EXERCISE: Look for the word "optimization" in the entries below, then copy every line that has it.
◆ ◆ ◆ ◆ ◆ ◆ ◆
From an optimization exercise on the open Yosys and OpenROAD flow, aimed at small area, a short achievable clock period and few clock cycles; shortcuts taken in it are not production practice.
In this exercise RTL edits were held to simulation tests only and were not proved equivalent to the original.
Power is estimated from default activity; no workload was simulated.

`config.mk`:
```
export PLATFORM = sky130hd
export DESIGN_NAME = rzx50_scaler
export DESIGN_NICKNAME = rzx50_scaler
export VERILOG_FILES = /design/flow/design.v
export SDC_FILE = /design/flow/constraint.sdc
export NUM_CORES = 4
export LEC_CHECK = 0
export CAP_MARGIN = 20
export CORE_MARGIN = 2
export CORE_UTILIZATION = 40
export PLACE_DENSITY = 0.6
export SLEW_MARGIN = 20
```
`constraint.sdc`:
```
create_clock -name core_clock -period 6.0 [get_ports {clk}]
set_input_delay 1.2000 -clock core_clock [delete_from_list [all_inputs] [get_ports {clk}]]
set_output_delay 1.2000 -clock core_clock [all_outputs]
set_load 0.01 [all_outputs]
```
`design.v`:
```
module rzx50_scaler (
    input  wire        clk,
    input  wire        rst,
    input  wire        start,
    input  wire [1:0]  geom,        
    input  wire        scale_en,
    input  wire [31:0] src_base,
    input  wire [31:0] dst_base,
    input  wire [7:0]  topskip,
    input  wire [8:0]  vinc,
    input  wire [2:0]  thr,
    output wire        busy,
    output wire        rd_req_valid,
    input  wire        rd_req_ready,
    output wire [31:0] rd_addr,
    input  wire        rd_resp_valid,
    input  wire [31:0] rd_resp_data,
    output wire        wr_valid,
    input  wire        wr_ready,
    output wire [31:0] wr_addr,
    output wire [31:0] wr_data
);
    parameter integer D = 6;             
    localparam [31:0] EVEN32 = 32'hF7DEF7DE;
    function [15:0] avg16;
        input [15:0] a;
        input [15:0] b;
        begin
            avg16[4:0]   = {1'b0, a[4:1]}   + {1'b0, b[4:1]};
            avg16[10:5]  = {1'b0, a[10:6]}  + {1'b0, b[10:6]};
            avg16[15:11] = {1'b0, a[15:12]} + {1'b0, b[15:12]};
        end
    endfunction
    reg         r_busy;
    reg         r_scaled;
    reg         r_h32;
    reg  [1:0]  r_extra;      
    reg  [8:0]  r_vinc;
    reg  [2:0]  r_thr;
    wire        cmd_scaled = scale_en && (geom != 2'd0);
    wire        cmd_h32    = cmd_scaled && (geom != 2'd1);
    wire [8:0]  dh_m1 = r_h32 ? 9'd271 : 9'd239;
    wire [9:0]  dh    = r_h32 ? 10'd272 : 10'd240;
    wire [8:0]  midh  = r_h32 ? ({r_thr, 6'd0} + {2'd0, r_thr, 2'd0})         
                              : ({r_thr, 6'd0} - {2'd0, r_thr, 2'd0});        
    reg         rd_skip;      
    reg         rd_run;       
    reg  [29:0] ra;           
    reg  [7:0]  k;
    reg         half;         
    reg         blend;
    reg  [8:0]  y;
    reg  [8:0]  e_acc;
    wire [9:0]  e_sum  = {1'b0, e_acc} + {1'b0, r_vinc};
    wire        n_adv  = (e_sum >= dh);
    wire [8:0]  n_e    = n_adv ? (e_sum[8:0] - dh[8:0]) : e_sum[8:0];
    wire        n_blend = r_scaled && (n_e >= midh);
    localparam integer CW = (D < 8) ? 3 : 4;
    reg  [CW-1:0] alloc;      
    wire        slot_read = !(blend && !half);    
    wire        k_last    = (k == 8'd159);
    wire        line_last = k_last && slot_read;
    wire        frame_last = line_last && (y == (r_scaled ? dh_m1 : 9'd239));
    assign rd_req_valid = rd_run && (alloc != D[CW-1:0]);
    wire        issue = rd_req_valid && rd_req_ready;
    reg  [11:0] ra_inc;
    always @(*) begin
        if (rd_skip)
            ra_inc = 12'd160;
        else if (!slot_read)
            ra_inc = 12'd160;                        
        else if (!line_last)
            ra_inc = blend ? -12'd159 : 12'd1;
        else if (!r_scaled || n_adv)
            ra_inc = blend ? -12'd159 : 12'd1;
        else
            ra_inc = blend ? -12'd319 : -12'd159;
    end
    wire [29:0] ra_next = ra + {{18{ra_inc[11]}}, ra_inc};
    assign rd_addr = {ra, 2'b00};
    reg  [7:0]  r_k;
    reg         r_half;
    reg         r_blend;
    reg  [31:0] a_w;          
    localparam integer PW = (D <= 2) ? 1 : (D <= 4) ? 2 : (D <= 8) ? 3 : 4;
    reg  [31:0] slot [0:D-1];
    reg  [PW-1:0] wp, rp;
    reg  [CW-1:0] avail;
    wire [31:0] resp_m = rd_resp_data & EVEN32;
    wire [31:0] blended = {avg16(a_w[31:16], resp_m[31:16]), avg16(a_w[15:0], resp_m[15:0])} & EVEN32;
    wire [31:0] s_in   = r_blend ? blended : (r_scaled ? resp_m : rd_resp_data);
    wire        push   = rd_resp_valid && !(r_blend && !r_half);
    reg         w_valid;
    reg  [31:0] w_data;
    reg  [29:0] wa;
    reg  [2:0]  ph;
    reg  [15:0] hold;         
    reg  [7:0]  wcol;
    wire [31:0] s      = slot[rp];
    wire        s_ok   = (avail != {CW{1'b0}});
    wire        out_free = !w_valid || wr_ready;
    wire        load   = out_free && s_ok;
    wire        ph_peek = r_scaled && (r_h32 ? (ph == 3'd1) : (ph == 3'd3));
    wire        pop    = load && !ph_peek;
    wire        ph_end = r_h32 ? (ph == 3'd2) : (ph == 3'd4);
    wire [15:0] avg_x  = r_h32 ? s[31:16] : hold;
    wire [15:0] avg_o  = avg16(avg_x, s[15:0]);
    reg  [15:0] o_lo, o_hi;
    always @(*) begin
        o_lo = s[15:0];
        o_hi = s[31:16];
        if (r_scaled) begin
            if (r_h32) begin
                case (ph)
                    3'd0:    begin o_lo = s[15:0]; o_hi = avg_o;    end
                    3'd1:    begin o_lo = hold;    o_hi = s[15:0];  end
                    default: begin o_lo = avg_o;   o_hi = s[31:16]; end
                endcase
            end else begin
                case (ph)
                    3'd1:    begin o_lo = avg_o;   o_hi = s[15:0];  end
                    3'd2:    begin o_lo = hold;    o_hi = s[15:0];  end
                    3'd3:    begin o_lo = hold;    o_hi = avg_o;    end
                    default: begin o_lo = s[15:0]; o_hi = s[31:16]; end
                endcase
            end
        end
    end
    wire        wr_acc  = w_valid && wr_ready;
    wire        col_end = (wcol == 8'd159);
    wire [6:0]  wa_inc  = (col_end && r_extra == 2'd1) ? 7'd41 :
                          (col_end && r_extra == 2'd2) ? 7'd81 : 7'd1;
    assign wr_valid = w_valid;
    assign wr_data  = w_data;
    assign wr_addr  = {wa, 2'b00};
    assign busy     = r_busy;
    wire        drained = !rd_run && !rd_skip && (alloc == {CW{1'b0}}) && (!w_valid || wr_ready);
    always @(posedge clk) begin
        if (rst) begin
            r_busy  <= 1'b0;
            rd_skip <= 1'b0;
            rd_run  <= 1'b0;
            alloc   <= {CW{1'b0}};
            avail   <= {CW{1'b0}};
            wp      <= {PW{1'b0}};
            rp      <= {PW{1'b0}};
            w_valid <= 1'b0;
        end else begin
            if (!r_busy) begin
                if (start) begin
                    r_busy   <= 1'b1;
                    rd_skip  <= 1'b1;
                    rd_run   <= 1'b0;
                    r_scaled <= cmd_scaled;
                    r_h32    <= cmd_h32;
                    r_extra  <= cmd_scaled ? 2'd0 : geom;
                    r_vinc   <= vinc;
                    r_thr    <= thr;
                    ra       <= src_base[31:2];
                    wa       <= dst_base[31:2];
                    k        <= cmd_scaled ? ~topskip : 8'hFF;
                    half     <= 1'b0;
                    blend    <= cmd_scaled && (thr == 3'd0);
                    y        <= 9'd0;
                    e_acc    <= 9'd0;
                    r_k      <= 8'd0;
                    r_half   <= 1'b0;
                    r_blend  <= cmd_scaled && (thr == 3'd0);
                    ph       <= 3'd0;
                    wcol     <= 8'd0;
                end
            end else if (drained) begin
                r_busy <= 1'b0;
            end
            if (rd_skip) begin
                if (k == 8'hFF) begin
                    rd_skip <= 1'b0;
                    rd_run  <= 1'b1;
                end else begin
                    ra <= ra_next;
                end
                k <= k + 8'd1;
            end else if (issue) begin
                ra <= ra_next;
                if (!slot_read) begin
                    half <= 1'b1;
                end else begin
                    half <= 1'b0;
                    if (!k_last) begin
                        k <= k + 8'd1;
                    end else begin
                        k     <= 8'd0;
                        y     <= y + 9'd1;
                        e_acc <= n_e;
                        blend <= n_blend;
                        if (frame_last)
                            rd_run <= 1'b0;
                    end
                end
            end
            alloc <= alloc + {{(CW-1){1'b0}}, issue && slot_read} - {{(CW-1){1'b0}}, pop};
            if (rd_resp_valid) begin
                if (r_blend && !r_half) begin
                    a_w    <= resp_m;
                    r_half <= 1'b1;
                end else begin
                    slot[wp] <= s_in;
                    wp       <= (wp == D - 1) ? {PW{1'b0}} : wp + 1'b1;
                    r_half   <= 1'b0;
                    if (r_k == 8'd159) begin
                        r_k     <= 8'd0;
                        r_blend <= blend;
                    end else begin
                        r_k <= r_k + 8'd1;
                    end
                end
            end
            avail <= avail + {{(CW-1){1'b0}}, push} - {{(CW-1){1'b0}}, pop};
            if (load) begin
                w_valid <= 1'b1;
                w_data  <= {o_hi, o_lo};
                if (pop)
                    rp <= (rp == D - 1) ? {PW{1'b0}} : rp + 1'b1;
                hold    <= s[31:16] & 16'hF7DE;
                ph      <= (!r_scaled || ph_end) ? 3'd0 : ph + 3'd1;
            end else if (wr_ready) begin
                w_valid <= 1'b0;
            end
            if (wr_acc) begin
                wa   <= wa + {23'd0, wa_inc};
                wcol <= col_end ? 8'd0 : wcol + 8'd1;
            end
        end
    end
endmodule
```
◆ ◆ ◆ ◆ ◆ ◆ ◆
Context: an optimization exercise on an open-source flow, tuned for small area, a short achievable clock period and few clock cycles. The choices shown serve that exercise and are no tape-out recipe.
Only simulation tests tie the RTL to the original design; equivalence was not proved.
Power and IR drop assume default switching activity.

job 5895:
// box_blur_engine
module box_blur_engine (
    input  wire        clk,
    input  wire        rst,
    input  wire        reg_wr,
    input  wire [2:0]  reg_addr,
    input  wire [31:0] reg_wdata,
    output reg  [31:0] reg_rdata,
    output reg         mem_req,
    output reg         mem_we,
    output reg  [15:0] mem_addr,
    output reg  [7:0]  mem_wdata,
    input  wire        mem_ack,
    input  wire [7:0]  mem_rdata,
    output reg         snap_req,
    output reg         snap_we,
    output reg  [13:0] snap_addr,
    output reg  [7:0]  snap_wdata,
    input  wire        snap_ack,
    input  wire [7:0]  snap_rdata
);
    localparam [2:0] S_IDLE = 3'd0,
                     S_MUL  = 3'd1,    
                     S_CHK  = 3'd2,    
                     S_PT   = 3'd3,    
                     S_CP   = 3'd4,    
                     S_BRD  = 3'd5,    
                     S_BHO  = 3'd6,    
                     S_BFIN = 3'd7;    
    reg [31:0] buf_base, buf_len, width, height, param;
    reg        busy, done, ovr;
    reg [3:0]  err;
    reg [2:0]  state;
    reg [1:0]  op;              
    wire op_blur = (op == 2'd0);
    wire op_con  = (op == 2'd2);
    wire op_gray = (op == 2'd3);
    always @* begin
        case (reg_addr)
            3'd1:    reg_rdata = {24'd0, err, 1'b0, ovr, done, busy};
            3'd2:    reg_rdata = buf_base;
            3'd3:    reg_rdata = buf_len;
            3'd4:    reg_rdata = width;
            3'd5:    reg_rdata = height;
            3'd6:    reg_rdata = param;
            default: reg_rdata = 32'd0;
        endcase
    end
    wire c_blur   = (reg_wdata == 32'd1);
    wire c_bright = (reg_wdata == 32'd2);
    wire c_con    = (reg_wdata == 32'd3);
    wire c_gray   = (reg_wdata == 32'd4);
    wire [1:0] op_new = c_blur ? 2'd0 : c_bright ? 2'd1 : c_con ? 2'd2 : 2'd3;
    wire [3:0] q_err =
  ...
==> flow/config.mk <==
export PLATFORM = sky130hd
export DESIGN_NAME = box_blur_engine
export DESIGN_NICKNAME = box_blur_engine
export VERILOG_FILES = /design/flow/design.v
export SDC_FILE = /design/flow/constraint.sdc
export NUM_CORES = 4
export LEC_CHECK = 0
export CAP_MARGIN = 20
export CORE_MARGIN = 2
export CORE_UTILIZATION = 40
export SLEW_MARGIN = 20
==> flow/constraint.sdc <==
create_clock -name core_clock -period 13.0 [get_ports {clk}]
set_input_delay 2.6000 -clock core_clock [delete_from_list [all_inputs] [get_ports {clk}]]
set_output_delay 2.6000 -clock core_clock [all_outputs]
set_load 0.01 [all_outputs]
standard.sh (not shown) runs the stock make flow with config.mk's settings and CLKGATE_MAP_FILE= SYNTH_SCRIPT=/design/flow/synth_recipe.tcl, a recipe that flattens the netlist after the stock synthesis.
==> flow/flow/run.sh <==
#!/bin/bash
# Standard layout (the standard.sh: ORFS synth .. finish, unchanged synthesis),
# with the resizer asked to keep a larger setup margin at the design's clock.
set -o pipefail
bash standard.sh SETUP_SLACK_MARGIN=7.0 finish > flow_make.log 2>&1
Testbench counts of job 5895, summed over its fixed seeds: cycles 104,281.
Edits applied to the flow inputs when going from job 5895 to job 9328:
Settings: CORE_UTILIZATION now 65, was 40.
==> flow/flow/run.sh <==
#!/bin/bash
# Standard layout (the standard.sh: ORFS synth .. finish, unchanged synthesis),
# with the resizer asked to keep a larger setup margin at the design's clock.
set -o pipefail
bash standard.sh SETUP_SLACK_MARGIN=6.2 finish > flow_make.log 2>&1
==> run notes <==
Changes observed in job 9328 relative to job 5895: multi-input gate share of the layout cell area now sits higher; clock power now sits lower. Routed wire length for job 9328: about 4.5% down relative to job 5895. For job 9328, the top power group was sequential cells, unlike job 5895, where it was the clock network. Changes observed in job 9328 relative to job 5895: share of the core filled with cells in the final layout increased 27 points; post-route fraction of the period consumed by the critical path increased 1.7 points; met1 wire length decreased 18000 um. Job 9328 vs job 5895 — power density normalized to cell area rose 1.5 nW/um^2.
◆ ◆ ◆ ◆ ◆ ◆ ◆
EXERCISE OUTPUT:
From an optimization exercise on the open Yosys and OpenROAD flow, aimed at small area, a short achievable clock period and few clock cycles; shortcuts taken in it are not production practice.
Context: an optimization exercise on an open-source flow, tuned for small area, a short achievable clock period and few clock cycles. The choices shown serve that exercise and are no tape-out recipe.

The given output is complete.